Quanto aos demais dispositivos, Cláudio Santos mantém a vigência do Decreto Municipal que, “ao meu ver, complementa o Decreto Estadual, especificamente quanto às conveniências locais, ressaltando-se que o Ente Municipal, por ser o ente mais próximo à realidade local, é quem tem melhores condições de aferir suas especificidades epidemiológicas e posturas locais, ajudando a conciliar as medidas de combate à pandemia da COVID com as necessidade emergenciais do município”, frisa o magistrado.
Ele ressalta que, no caso de Natal, trata de cidade que depende diretamente e quase que exclusivamente do turismo, de forma que o tempo maior de funcionamento para restaurantes e bares, por exemplo, é crucial para manter essas atividades funcionando, inclusive com o acompanhamento de bebidas, que faz parte da cultura de restaurantes no mundo todo.
Alegações do Estado
O Estado do Rio Grande do Norte alegou no pedido que considerando a gravidade do atual momento de enfrentamento à pandemia, “com números alarmantes de ocupação dos leitos hospitalares das redes pública e privada de saúde estadual”, a governadora editou o Decreto 30.516, de 22 de abril de 2021, por meio do qual prorrogou as medidas restritivas, de caráter excepcional e temporário, destinadas ao enfrentamento da Covid-19.
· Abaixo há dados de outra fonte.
==> src/rtl/fifo_wr_arbiter.sv <==
// fifo_wr_arbiter
//   Round-robin arbiter sharing one async-FIFO write port among NUM_REQ
//   requesters in the wr_clk domain. A grant lasts up to MAX_BURST beats and
//   costs one idle bubble cycle for arbitration. FIFO full backpressures the
//   current owner through req_ready; a beat moves only on valid & ready.
//
// Ports
//   wr_clk, rst_n   clock, async active-low reset
//   req_valid       per-requester beat valid            [NUM_REQ]
//   req_data        requester i beat at [i*W +: W]      [NUM_REQ*W]
//   req_ready       per-requester accept (owner only)   [NUM_REQ]
//   fifo_wr_en      FIFO write enable (= accepted beat)
//   fifo_din        FIFO write data (owner's beat)      [W]
//   fifo_full       FIFO full flag
//   grant_id        current / last owner index
//   busy            1 while a grant is active
//   stats_clr       sync clear of stall_cnt             (FIFO_ARB_STATS_EN)
//   stall_cnt       saturating count of stalled cycles  (FIFO_ARB_STATS_EN)
//
// Build option: define FIFO_ARB_STATS_EN to add the stall counter.

module fifo_wr_arbiter #(
  parameter int NUM_REQ        = 4,
  parameter int FIFO_DATAWIDTH = 16,
  parameter int MAX_BURST      = 4,
  parameter int CNT_WIDTH      = 16
) (
  input  logic                              wr_clk,
  input  logic                              rst_n,
  input  logic [NUM_REQ-1:0]                req_valid,
  input  logic [NUM_REQ*FIFO_DATAWIDTH-1:0] req_data,
  output logic [NUM_REQ-1:0]                req_ready,
  output logic                              fifo_wr_en,
  output logic [FIFO_DATAWIDTH-1:0]         fifo_din,
  input  logic                              fifo_full,
  output logic [$clog2(NUM_REQ)-1:0]        grant_id,
`ifdef FIFO_ARB_STATS_EN
  input  logic                              stats_clr,
  output logic [CNT_WIDTH-1:0]              stall_cnt,
`endif
  output logic                              busy
);

  localparam int IDW = $clog2(NUM_REQ);
  localparam int BW  = (MAX_BURST > 1) ? $clog2(MAX_BURST) : 1;

  typedef enum logic {IDLE, GRANT} state_t;

  state_t             state_q, state_d;
  logic [IDW-1:0]     owner_q, owner_d, last_q, last_d, rr_pick, cand;
  logic [BW-1:0]      cnt_q, cnt_d;
  logic [NUM_REQ-1:0][FIFO_DATAWIDTH-1:0] data_arr;

  assign data_arr = req_data;

  // Round-robin pick: scan from farthest to nearest after last owner so the
  // nearest valid requester is the final assignment and wins.
  always_comb begin
    rr_pick = owner_q;
    cand    = '0;
    for (int k = NUM_REQ; k >= 1; k--) begin
      cand = IDW'((int'(last_q) + k) % NUM_REQ);
      if (req_valid[cand]) rr_pick = cand;
    end
  end

  always_ff @(posedge wr_clk or negedge rst_n) begin
    if (!rst_n) begin
      state_q <= IDLE;
      owner_q <= '0;
      last_q  <= IDW'(NUM_REQ-1);
      cnt_q   <= '0;
    end else begin
      state_q <= state_d;
      owner_q <= owner_d;
      last_q  <= last_d;
      cnt_q   <= cnt_d;
    end
  end

  always_comb begin
    state_d = state_q;
    owner_d = owner_q;
    last_d  = last_q;
    cnt_d   = cnt_q;
    unique case (state_q)
      IDLE: begin
        if (|req_valid) begin
          state_d = GRANT;
          owner_d = rr_pick;
          cnt_d   = '0;
        end
      end
      GRANT: begin
        if (!req_valid[owner_q]) begin
          // owner went quiet: end the burst early
          state_d = IDLE;
          last_d  = owner_q;
        end else if (!fifo_full) begin
          cnt_d = cnt_q + BW'(1);
          if (cnt_q == BW'(MAX_BURST-1)) begin
            state_d = IDLE;
            last_d  = owner_q;
          end
        end
        // full with owner valid: stall, hold everything
      end
      default: state_d = IDLE;
    endcase
  end

  assign busy       = (state_q == GRANT);
  assign grant_id   = owner_q;
  assign fifo_wr_en = busy & req_valid[owner_q] & ~fifo_full;
  assign fifo_din   = data_arr[owner_q];

  for (genvar i = 0; i < NUM_REQ; i++) begin : g_rdy
    assign req_ready[i] = busy & ~fifo_full & (owner_q == IDW'(i));
  end

`ifdef FIFO_ARB_STATS_EN
  logic stall;
  assign stall = busy & req_valid[owner_q] & fifo_full;

  // clear has priority over a same-cycle stall
  always_ff @(posedge wr_clk or negedge rst_n) begin
    if (!rst_n)                       stall_cnt <= '0;
    else if (stats_clr)               stall_cnt <= '0;
    else if (stall && stall_cnt != '1) stall_cnt <= stall_cnt + CNT_WIDTH'(1);
  end
`endif

endmodule
==> config.mk <==
export PLATFORM = sky130hd
export DESIGN_NAME = mem_port_arbiter
export DESIGN_NICKNAME = d
export VERILOG_FILES = /design/src/rtl/mem_port_arbiter.sv
export SDC_FILE = /design/constraint.sdc
export NUM_CORES = 1
export LEC_CHECK = 0
export CAP_MARGIN = 30
export CORE_MARGIN = 4
export CORE_UTILIZATION = 19
export DETAILED_ROUTE_END_ITERATION = 12
export GPL_ROUTABILITY_DRIVEN = 0
export HOLD_SLACK_MARGIN = 0.06
export PLACE_DENSITY_LB_ADDON = 0.08
export SLEW_MARGIN = 5
export SYNTH_ARGS = -nofsm -noshare
export SYNTH_HDL_FRONTEND = slang
export SYNTH_SLANG_ARGS = --single-unit
==> constraint.sdc <==
create_clock -name clk -period 1.4 [get_ports clk]
set_clock_uncertainty 0.2 [all_clocks]
set_input_delay 0.21 -clock clk [delete_from_list [all_inputs] [get_ports clk]]
set_output_delay 0.21 -clock clk [all_outputs]
set_load 0.02 [all_outputs]
### config.mk
export PLATFORM = sky130hd
export DESIGN_NAME = pc_fetch_seq
export DESIGN_NICKNAME = d
export VERILOG_FILES = /design/src/rtl/pc_fetch_seq.sv
export SDC_FILE = /design/constraint.sdc
export NUM_CORES = 1
export LEC_CHECK = 0
export CORE_UTILIZATION = 57
export DETAILED_ROUTE_END_ITERATION = 16
export PLACE_DENSITY = 0.87
export SLEW_MARGIN = 15
export SYNTH_ARGS = -nofsm -noshare
export SYNTH_HDL_FRONTEND = slang
export SYNTH_SLANG_ARGS = --single-unit
### constraint.sdc
create_clock -name clk -period 5.6 [get_ports clk]
set_clock_uncertainty 0.05 [all_clocks]
set_input_delay 0.56 -clock clk [delete_from_list [all_inputs] [get_ports clk]]
set_output_delay 0.56 -clock clk [all_outputs]
set_load 0.01 [all_outputs]
### config.mk
export PLATFORM = sky130hd
export DESIGN_NAME = serial_word_packer
export DESIGN_NICKNAME = d
export VERILOG_FILES = /design/src/rtl/serial_word_packer_pkg.sv /design/src/rtl/packer_out_stage.sv /design/src/rtl/serial_word_packer.sv
export SDC_FILE = /design/constraint.sdc
export NUM_CORES = 1
export LEC_CHECK = 0
export CORE_UTILIZATION = 56
export DETAILED_ROUTE_END_ITERATION = 8
export GPL_TIMING_DRIVEN = 0
export PLACE_DENSITY_LB_ADDON = 0.08
export SYNTH_ARGS = -nofsm -noshare
export SYNTH_HDL_FRONTEND = slang
export SYNTH_SLANG_ARGS = --single-unit
### constraint.sdc
create_clock -name clk_4f -period 5 [get_ports clk_4f]
set_input_delay 0.5 -clock clk_4f [delete_from_list [all_inputs] [get_ports clk_4f]]
set_output_delay 0.5 -clock clk_4f [all_outputs]
set_load 0.01 [all_outputs]
### src/rtl/serial_word_packer_pkg.sv
// serial_word_packer_pkg: shared width and lane-placement helpers for the word packer
package serial_word_packer_pkg;
  function automatic int clog2(input int v);
    int r;
    r = 0;
    while ((1 << r) < v) r++;
    return r;
  endfunction
  function automatic int lane_off(input int k, input bit msb_first, input int ratio, input int in_w);
    return msb_first ? (ratio - 1 - k) * in_w : k * in_w;
  endfunction
  localparam int DEF_RATIO = 4;
  localparam int LANES_W = clog2(DEF_RATIO + 1);
endpackage

### src/rtl/packer_out_stage.sv
// packer_out_stage: output word register with valid/ready hold; parity lanes under PACKER_PARITY_EN
module packer_out_stage
  import serial_word_packer_pkg::*;
#(
  parameter int IN_W      = 8,
  parameter int RATIO     = DEF_RATIO,
  parameter int MSB_FIRST = 1,
  parameter int LW        = LANES_W
) (
  input  logic                  clk_4f,
  input  logic                  reset,
  input  logic                  load,
  input  logic [IN_W*RATIO-1:0] word,
  input  logic [LW-1:0]         lanes,
  input  logic                  ready_out,
  output logic                  valid_out,
  output logic [IN_W*RATIO-1:0] Data_out,
  output logic [LW-1:0]         lanes_out
`ifdef PACKER_PARITY_EN
  ,
  output logic [RATIO-1:0]      parity_out
`endif
);
  always_ff @(posedge clk_4f or negedge reset)
    if (!reset) begin
      valid_out <= 1'b0;
      Data_out  <= '0;
      lanes_out <= '0;
    end else begin
      valid_out <= load || (valid_out && !ready_out);
      if (load) begin
        Data_out  <= word;
        lanes_out <= lanes;
      end
    end
`ifdef PACKER_PARITY_EN
  logic [RATIO-1:0] par;
  always_comb begin
    par = '0;
    for (int k = 0; k < RATIO; k++) par[k] = ^word[lane_off(k, MSB_FIRST != 0, RATIO, IN_W) +: IN_W];
  end
  always_ff @(posedge clk_4f or negedge reset)
    if (!reset) parity_out <= '0;
    else if (load) parity_out <= par;
`endif
endmodule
Dentre as principais determinações do novo texto, destacam-se entre outras a “manutenção do toque de recolher, desta vez, das 22h às 5h do dia seguinte, de segunda a sábado, e em horário integral aos domingos e feriados”; a proibição de venda de bebidas alcoólicas para consumo interno em estabelecimentos comerciais e possibilitar o sistema híbrido de ensino nas escolas privadas no ensino fundamental, anos iniciais, e do 3º ano do ensino médio.
Alegações do Município
Em sua manifestação, o Município do Natal destaca que em seu Decreto “não tem toque de recolher; permitindo o funcionamento dos bares e restaurantes até às 22h, com a venda de bebidas alcóolicas; permite a liberação do ensino híbrido em todas as séries; e, a possibilidade das reuniões corporativas, sobretudo observando-se os protocolos sanitários, razão pela qual não há que se falar em eventos de massa corporativos, como equivocadamente apontou o Estado numa tabela anexa à exordial”.
“Como se vê, o Município do Natal não instituiu um liberou geral, de forma irresponsável, como de forma capciosa a exordial tentar induzir este Magistrado ao equívoco”, sustenta o Município em suas razões. Nelas, é salientado que a tomada de decisão do gestor da capital “foi alicerçada em reunião prévia do Comitê Científico Municipal, ocorrida na última sexta-feira”. E nessa reunião foi consignado que “diante do arrefecimento do segundo pico pandêmico, deveria haver uma flexibilização, sobretudo buscando-se um equilíbrio entre o enfrentamento da Pandemia e o setor produtivo, com uma flexibilização gradual e responsável”.